Symulacje komputerowe wskazują, że neandertalczykom wyginięcie groziło przez setki tysięcy lat zanim - w wyniku jakiegoś nieszczęśliwego wydarzenia - całkowicie zniknęli z powierzchni naszej planety.
Powodem wyginięcia neandertalczyków miał być fakt, że ich populacje były niewielkie, a ich przedstawiciele rozmnażali się wyłącznie w ramach tych niewielkich społeczności, przez co jedno losowe wydarzenie mogło doprowadzić do zniknięcia całego gatunku z powierzchni Ziemi. Oznacza to, że chociaż neandertalczycy wyginęli ok. 40 tys. lat temu, w tym samym czasie, gdy przedstawiciele homo sapiens zaczęli pojawiać się w Europie i zachodniej części Azji, te dwa wydarzenia mogły nie być ze sobą związane.
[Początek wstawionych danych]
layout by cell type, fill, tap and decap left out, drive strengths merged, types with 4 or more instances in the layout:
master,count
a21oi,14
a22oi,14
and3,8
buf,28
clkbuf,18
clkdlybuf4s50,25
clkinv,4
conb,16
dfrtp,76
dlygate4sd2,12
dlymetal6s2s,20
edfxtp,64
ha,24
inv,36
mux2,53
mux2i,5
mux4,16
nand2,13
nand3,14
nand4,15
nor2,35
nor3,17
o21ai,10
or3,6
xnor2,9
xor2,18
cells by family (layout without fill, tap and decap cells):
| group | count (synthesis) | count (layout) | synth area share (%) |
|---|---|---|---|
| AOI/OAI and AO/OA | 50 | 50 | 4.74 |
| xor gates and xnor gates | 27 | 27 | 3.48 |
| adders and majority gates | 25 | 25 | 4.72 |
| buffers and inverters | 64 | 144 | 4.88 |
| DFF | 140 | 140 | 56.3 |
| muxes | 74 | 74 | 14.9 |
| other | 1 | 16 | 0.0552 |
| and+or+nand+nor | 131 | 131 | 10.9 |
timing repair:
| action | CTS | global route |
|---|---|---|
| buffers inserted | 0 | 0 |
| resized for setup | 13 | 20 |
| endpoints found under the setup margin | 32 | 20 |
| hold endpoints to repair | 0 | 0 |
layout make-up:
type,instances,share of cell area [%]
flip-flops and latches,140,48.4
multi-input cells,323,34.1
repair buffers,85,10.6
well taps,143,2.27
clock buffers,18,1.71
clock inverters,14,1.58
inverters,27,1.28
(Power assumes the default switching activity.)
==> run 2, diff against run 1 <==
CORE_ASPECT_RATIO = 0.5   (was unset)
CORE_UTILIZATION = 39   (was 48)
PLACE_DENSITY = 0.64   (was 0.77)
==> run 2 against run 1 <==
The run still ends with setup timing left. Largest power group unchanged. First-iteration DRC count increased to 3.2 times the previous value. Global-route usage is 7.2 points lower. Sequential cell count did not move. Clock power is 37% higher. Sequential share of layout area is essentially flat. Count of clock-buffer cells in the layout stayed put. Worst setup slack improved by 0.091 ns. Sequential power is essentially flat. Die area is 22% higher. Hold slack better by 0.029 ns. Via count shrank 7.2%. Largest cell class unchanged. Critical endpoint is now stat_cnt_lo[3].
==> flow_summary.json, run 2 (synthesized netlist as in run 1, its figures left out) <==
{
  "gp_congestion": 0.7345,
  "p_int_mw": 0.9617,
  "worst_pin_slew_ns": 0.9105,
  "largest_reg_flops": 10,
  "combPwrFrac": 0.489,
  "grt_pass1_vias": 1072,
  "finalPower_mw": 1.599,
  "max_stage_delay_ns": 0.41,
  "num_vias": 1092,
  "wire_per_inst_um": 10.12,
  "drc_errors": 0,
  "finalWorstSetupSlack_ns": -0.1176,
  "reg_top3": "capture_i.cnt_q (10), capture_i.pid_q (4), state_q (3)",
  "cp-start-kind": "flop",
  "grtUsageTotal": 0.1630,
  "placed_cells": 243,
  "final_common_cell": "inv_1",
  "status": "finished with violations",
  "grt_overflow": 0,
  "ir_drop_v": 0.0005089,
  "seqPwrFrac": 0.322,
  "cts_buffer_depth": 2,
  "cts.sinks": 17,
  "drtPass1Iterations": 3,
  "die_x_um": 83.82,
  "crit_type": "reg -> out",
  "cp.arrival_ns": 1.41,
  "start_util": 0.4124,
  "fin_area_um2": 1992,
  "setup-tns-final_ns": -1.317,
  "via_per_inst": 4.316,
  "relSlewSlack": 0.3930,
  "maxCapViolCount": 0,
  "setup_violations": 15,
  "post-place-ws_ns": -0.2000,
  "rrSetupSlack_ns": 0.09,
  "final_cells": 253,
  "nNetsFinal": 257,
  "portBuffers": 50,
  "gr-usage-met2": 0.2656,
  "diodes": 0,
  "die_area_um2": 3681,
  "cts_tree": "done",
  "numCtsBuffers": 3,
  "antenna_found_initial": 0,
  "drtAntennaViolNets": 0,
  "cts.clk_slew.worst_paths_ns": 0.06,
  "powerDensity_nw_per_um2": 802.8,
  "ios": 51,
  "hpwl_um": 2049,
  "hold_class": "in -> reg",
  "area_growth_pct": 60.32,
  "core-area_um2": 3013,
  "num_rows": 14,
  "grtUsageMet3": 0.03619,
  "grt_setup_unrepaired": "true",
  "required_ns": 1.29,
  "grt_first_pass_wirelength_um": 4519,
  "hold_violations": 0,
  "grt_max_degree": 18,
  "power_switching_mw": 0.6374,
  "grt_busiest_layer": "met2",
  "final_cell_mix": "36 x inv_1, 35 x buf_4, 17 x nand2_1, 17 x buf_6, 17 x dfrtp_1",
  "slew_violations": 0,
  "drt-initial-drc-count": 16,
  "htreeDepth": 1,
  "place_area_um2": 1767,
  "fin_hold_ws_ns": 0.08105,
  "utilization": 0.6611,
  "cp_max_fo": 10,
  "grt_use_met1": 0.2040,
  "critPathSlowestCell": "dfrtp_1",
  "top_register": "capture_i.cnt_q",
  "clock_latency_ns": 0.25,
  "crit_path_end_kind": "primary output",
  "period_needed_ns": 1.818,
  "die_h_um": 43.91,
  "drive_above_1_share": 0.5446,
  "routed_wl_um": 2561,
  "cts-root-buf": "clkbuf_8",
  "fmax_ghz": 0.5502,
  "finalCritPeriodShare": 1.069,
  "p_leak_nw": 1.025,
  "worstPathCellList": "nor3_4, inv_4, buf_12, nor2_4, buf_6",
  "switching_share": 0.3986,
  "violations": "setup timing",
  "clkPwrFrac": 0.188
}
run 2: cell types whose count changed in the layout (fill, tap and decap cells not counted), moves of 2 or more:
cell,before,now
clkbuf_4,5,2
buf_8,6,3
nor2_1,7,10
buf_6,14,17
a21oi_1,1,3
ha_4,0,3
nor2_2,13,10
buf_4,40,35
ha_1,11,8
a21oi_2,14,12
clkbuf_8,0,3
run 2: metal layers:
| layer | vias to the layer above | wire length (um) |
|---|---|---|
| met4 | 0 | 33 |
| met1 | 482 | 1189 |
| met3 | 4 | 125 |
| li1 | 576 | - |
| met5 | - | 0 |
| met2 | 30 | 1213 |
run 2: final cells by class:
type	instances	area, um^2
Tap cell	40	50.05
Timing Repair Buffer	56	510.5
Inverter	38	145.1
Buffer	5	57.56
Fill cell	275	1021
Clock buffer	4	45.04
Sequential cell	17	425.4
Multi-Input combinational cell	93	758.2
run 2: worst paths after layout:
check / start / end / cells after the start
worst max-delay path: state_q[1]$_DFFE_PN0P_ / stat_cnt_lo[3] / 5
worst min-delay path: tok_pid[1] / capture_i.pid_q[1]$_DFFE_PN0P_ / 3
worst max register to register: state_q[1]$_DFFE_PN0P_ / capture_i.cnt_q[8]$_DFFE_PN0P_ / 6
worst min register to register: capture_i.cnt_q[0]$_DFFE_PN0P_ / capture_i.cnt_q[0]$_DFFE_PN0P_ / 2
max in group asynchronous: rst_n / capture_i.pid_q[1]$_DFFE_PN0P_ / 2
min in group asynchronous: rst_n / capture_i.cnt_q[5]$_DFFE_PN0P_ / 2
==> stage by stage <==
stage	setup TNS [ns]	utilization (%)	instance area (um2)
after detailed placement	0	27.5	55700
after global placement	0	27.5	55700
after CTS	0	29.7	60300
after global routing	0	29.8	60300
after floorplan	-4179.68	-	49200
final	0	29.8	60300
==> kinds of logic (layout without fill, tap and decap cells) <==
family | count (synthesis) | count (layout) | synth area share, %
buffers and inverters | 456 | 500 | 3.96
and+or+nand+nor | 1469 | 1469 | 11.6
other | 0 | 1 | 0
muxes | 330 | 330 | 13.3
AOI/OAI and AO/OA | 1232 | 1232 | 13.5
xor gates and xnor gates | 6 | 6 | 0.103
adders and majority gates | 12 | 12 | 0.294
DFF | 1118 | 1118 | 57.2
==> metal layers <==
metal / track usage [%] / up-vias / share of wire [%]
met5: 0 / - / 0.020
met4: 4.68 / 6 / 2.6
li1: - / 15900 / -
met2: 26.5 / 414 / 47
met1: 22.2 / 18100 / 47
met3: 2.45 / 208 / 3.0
### src/rtl/tmr_irq_pkg.sv
package tmr_irq_pkg;

  localparam int NCMP     = 3;
  localparam int NSRC     = NCMP + 2;
  localparam int DW       = 8;
  localparam int AW       = 2;
  localparam int SRC_OVF  = 0;
  localparam int SRC_CAPT = NCMP + 1;

  localparam logic [AW-1:0] ADDR_FLAGS  = 2'd0;
  localparam logic [AW-1:0] ADDR_ENABLE = 2'd1;

  typedef enum logic [1:0] {
    OVF_ON_WRAP   = 2'd0,
    OVF_ON_TOP    = 2'd1,
    OVF_ON_BOTTOM = 2'd2
  } ovf_sel_e;

  // Register bit that carries source s (capture sits above a reserved bit).
  function automatic int src_bit(input int s);
    return (s == SRC_CAPT) ? SRC_CAPT + 1 : s;
  endfunction

  // Which counter event the overflow flag follows in a waveform mode.
  function automatic ovf_sel_e ovf_select(input logic [3:0] mode);
    case (mode)
      4'd1, 4'd2, 4'd3, 4'd8,
      4'd9, 4'd10, 4'd11:        return OVF_ON_BOTTOM;
      4'd5, 4'd6, 4'd7,
      4'd14, 4'd15:              return OVF_ON_TOP;
      default:                   return OVF_ON_WRAP;
    endcase
  endfunction

  // Modes where the capture register serves as TOP.
  function automatic logic capt_is_top(input logic [3:0] mode);
    return (mode == 4'd8) || (mode == 4'd10) || (mode == 4'd12) || (mode == 4'd14);
  endfunction

  // Mask of writable bits in the register layout.
  function automatic logic [DW-1:0] live_mask();
    logic [DW-1:0] m;
    m = '0;
    for (int s = 0; s < NSRC; s++) m[src_bit(s)] = 1'b1;
    return m;
  endfunction

endpackage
- Chcielibyśmy, aby nasi przodkowie odgrywali rolę w ich wyginięciu, ponieważ pomogłoby to nam w odpowiedzi na pytanie co czyni nas wyjątkowych, jako ludzi - mówi współautor artykułu prof. Krist Vaesen, z Uniwersytetu Technologii w Eindhoven. Jak dodaje takie tłumaczenie zakłada, że przedstawiciele homo sapiens byli inteligentniejsi niż przedstawiciele spokrewnionych z nimi gatunków.
Tymczasem prof. Vaesen i badacze z nim współpracujący uznali, że nie potrzeba było żadnych czynników zewnętrznych, by neandertalczycy wyginęli, po tym jak modele ich społeczności ukształtowały się w taki sposób, że liczyły od 50 do 5000 osobników.
Badacze wprowadzili trzy czynniki do modelu, który miał wyjaśnić jak model społeczności wpływał na liczebność populacji w okresach liczących 10 tysięcy lat.